▸ Problem to solve
Collect all lines below with the string "Type".

▸ Extracted data
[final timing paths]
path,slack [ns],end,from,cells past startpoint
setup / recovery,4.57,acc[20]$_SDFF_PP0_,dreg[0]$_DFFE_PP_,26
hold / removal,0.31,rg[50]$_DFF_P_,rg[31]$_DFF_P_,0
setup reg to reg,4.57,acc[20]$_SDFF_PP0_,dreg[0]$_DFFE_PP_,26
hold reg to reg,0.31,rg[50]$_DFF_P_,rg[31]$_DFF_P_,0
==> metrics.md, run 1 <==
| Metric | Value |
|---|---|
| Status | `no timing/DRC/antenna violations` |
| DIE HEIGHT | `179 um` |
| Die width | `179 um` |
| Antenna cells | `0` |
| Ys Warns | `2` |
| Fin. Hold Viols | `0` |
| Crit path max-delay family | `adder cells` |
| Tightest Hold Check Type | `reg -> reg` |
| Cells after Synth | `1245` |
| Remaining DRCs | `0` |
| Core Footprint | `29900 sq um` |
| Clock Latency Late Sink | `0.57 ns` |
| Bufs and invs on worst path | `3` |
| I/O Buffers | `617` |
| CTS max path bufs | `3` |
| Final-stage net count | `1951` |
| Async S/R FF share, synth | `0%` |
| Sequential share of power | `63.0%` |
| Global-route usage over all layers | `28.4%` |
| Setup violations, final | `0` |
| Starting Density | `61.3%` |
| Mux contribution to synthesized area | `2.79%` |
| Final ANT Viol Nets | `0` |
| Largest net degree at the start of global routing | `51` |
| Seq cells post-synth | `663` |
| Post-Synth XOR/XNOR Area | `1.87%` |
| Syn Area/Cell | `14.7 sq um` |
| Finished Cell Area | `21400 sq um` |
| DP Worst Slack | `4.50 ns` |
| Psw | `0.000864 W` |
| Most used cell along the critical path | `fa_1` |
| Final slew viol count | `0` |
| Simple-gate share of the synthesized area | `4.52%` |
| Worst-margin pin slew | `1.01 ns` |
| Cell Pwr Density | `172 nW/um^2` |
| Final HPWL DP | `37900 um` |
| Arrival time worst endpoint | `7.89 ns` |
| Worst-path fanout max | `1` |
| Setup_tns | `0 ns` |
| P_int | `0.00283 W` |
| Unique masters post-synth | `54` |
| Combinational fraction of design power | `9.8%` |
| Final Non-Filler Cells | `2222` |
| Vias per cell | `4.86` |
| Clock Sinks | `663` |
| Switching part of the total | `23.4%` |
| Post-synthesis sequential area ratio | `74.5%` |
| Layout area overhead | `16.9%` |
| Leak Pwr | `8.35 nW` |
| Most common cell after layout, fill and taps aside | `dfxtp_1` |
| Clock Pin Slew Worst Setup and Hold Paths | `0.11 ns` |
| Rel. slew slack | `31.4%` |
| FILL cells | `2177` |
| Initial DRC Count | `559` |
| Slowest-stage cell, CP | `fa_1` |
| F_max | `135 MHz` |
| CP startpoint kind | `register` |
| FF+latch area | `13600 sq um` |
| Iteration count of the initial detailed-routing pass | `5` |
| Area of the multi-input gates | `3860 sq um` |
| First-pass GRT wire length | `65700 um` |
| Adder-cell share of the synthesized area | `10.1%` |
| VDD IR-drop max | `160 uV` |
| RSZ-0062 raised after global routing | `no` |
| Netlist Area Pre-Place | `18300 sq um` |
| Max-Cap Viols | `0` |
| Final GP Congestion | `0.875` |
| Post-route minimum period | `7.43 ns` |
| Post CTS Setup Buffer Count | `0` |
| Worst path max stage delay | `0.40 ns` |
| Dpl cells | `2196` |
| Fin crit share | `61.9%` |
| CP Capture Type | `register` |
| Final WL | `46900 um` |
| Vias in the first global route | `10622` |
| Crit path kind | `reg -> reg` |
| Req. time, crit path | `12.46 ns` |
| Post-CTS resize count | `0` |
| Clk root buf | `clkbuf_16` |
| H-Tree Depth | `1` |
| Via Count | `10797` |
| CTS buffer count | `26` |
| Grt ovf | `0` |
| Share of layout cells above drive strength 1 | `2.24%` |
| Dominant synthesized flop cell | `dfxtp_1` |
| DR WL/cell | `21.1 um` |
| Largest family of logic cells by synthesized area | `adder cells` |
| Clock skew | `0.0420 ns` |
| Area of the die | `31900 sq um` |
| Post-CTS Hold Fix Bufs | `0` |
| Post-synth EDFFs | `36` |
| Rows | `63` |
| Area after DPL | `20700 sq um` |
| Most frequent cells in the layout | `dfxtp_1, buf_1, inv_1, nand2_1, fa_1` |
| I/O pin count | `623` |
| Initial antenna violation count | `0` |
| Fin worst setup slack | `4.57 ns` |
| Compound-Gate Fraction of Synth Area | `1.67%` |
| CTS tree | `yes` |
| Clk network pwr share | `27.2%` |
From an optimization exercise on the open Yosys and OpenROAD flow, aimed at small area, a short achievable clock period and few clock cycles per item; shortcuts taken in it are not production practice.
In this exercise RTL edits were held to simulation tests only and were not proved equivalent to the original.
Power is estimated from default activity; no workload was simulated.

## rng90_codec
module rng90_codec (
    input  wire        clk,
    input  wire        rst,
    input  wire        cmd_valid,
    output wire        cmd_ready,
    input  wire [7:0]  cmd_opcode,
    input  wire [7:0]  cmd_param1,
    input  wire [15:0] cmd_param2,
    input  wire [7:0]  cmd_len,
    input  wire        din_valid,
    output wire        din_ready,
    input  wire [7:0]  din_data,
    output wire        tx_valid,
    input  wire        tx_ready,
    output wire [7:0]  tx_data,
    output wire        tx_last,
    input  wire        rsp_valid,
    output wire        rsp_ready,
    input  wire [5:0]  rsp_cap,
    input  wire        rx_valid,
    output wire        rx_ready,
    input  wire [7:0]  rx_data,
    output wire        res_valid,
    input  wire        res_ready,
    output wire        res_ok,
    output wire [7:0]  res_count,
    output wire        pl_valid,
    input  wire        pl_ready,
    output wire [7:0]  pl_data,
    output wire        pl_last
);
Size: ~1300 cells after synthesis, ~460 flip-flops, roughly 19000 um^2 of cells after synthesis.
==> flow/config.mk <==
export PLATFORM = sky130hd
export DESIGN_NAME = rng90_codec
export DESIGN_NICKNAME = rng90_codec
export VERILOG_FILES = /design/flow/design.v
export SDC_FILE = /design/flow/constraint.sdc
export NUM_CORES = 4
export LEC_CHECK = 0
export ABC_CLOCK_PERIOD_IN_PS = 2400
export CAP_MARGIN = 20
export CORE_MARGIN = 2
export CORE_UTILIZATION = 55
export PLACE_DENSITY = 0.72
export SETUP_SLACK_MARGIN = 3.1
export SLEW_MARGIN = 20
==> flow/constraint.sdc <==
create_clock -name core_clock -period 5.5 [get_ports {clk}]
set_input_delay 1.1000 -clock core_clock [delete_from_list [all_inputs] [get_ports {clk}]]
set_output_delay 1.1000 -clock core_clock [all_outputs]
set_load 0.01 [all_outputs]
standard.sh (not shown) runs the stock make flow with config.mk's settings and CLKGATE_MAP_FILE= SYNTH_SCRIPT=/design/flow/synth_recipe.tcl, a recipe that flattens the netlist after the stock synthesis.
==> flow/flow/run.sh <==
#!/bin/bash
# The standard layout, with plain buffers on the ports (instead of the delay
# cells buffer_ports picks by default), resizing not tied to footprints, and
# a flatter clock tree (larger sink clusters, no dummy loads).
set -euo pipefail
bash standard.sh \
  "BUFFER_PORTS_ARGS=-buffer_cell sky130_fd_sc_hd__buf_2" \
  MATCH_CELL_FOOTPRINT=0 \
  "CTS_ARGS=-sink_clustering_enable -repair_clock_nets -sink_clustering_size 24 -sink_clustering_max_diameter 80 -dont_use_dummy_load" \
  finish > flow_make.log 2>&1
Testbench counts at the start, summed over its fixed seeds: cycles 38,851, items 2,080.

...

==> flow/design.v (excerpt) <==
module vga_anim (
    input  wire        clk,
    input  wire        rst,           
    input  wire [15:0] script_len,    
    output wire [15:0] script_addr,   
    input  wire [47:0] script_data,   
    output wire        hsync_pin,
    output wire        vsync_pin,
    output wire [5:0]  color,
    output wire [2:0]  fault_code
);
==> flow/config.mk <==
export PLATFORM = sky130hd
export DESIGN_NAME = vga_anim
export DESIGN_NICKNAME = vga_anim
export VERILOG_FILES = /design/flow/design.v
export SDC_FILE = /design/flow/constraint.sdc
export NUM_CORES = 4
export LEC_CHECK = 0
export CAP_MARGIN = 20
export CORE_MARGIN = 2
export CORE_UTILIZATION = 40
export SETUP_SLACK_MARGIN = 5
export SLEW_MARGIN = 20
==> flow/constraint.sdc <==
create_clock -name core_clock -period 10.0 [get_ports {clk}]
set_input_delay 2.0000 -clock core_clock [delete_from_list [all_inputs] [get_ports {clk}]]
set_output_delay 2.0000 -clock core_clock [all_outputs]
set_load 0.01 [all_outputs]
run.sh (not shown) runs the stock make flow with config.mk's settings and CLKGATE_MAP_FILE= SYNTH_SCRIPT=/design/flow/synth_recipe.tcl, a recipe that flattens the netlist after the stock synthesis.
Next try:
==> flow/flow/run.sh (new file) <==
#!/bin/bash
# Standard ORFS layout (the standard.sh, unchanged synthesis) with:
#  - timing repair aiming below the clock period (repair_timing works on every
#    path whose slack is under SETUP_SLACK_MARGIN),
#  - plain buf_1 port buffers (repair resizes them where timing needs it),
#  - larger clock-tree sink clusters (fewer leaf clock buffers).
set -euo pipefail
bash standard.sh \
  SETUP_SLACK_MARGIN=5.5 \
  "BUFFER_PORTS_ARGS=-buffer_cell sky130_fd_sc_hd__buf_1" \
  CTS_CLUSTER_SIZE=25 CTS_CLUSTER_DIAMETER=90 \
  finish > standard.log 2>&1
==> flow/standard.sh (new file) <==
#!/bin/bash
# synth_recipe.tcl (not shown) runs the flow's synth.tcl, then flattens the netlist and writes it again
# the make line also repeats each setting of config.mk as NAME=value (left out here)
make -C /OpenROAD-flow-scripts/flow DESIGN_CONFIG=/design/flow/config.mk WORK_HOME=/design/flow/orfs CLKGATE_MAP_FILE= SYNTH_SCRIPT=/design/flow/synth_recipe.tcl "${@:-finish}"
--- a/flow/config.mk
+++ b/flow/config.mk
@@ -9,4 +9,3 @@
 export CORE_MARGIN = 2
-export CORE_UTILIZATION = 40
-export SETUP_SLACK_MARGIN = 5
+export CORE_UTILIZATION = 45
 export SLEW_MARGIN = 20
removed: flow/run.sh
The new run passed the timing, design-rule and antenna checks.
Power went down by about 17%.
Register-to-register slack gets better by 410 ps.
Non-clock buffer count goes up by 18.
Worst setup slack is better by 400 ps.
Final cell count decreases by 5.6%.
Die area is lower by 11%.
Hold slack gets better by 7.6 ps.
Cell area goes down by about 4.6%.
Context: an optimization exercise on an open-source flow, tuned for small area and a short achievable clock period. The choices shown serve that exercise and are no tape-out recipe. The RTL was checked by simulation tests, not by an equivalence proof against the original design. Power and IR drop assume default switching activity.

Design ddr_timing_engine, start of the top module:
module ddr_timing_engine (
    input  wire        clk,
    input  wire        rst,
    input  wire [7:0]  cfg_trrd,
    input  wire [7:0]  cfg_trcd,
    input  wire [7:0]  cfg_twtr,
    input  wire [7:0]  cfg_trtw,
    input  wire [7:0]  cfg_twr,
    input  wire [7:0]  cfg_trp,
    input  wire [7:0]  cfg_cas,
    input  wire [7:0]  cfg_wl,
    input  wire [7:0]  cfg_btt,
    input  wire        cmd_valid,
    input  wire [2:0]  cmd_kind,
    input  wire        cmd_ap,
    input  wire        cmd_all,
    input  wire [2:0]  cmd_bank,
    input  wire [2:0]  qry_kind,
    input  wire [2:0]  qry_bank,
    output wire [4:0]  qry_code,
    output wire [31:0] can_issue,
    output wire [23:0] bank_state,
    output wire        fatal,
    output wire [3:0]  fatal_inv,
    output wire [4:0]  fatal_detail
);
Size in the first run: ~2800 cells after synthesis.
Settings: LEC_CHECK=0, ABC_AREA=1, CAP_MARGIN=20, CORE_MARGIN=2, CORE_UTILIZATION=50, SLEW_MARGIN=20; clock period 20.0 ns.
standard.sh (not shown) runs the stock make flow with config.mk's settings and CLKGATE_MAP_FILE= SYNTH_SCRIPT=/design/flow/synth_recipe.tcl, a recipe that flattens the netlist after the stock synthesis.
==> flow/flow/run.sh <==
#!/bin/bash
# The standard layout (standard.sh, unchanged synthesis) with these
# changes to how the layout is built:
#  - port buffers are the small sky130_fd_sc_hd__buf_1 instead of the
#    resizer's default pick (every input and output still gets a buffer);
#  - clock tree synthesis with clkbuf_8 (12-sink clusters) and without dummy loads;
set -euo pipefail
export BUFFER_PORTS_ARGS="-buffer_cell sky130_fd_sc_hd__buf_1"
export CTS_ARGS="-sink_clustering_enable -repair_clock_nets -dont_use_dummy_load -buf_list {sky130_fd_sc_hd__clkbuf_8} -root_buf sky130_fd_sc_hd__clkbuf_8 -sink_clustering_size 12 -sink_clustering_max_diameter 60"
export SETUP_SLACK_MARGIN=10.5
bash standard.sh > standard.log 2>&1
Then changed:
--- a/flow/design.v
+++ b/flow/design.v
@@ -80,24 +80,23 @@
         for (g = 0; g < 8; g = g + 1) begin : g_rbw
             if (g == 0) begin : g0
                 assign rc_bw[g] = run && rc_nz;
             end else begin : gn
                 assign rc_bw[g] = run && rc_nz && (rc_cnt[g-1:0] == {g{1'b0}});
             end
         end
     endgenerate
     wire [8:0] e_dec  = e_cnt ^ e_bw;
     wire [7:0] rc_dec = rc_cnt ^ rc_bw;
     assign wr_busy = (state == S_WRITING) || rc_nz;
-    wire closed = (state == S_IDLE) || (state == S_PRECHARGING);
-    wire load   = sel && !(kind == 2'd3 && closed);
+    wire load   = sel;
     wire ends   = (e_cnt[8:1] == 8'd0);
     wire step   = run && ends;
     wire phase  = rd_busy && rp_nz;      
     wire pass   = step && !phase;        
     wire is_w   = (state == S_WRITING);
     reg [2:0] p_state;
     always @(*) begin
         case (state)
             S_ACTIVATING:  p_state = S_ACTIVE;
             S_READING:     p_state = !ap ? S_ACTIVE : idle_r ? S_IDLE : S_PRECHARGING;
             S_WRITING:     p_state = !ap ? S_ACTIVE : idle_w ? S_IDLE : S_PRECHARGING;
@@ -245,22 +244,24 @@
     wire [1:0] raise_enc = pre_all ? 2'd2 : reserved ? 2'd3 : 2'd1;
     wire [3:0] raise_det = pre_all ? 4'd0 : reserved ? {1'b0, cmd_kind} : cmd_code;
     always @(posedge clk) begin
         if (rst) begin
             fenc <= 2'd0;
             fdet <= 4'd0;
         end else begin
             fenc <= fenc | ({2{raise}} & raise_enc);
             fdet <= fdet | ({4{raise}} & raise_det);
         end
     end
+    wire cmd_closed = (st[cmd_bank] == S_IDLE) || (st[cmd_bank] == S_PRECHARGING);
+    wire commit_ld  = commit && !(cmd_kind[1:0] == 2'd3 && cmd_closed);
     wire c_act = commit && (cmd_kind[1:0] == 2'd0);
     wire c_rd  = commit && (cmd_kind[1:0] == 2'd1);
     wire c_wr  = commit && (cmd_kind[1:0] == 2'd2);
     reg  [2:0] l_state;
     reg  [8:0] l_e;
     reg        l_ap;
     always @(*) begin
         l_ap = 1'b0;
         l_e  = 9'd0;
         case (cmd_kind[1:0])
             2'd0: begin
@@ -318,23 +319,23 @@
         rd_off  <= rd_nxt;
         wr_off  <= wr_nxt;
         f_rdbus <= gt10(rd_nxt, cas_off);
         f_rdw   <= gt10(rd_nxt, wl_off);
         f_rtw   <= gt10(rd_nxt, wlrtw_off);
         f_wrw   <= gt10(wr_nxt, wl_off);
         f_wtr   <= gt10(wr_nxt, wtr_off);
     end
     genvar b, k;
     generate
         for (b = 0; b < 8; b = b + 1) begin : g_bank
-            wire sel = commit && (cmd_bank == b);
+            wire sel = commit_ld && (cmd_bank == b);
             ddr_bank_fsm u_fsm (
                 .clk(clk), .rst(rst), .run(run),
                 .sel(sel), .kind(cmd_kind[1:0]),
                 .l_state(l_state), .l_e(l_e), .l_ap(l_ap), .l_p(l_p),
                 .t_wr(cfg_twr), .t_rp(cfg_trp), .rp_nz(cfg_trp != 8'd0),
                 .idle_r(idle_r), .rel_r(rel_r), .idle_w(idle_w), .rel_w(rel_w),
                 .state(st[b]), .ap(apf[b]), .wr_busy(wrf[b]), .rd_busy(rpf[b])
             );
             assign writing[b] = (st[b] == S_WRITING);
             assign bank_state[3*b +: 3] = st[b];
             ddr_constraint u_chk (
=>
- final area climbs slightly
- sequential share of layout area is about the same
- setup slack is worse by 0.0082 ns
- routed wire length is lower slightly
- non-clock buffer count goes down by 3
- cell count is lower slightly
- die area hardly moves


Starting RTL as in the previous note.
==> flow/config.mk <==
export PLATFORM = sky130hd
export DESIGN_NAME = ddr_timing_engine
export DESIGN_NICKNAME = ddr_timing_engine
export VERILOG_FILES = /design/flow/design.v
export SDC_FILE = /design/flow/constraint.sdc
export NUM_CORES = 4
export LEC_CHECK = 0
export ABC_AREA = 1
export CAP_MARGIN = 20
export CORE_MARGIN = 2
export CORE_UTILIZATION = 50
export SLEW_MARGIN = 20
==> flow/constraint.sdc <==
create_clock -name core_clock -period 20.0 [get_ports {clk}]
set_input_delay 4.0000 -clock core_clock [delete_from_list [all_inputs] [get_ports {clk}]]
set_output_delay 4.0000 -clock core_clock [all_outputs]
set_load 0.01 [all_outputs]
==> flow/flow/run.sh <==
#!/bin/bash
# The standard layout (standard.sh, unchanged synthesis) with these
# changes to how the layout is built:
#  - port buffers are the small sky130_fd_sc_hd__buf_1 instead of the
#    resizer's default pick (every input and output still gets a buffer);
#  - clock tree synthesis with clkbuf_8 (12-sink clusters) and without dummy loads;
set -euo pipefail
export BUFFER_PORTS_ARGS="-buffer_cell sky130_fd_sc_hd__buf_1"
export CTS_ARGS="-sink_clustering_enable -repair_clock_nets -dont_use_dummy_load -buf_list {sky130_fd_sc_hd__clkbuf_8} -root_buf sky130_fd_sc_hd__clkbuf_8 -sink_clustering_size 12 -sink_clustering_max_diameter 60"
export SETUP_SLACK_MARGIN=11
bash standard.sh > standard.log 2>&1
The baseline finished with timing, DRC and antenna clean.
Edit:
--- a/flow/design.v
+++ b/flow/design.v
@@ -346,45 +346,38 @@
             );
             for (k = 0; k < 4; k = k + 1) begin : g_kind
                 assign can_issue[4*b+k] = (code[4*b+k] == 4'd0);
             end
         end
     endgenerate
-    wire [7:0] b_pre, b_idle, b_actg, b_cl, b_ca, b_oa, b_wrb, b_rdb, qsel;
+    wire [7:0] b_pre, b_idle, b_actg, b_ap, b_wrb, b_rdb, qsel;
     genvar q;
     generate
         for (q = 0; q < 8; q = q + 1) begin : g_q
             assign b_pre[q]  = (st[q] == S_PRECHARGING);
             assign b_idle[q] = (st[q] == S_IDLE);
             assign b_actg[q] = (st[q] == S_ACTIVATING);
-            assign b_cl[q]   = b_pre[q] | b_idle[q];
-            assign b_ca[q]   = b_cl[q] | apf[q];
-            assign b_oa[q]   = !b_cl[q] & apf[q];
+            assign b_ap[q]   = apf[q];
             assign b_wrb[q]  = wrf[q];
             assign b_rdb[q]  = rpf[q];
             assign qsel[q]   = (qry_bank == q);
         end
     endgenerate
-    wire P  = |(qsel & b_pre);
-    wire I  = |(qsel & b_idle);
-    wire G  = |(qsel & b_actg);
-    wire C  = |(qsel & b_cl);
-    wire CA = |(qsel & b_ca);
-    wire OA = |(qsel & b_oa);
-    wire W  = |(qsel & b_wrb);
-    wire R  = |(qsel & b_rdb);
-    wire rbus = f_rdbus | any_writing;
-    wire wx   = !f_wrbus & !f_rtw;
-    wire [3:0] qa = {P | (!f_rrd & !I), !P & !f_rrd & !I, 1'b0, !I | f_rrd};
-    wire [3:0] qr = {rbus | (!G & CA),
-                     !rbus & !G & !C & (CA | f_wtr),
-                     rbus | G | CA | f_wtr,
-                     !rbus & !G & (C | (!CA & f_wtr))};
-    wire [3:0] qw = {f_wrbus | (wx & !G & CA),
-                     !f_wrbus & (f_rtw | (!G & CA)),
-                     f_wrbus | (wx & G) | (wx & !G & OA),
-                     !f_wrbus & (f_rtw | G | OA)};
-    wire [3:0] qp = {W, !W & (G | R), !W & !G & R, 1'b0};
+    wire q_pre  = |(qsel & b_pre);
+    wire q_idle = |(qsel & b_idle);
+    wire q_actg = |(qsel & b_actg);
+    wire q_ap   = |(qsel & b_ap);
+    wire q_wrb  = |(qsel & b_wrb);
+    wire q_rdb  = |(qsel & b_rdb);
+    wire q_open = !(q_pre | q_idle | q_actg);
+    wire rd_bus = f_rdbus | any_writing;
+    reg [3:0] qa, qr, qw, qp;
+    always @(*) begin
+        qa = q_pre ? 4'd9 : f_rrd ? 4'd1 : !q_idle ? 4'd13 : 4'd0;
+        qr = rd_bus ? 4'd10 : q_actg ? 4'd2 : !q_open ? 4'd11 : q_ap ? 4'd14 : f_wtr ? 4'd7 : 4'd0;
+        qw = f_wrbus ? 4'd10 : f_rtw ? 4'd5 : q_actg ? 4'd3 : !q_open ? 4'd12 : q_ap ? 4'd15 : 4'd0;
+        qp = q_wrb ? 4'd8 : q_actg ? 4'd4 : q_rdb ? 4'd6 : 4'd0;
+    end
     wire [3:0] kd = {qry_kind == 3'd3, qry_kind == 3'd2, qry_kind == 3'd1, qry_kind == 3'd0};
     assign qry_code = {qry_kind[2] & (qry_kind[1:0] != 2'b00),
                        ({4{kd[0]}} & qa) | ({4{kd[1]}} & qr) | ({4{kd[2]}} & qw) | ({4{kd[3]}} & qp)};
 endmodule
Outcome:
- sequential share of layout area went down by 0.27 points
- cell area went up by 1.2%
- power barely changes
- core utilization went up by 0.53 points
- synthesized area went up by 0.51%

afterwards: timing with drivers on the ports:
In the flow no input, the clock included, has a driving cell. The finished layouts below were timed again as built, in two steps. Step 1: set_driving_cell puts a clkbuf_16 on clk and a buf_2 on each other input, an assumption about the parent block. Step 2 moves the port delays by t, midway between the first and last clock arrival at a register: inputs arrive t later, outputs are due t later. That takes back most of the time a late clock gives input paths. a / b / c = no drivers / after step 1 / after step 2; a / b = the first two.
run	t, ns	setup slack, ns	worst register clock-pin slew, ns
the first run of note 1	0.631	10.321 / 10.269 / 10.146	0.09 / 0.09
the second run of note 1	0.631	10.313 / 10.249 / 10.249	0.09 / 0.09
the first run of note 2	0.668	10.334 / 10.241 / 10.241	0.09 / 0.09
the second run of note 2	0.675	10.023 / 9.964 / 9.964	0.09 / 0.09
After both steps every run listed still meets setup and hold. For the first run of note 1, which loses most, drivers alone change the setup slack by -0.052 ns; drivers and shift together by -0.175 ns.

▸ Response
| Tightest Hold Check Type | `reg -> reg` |
| CP Capture Type | `register` |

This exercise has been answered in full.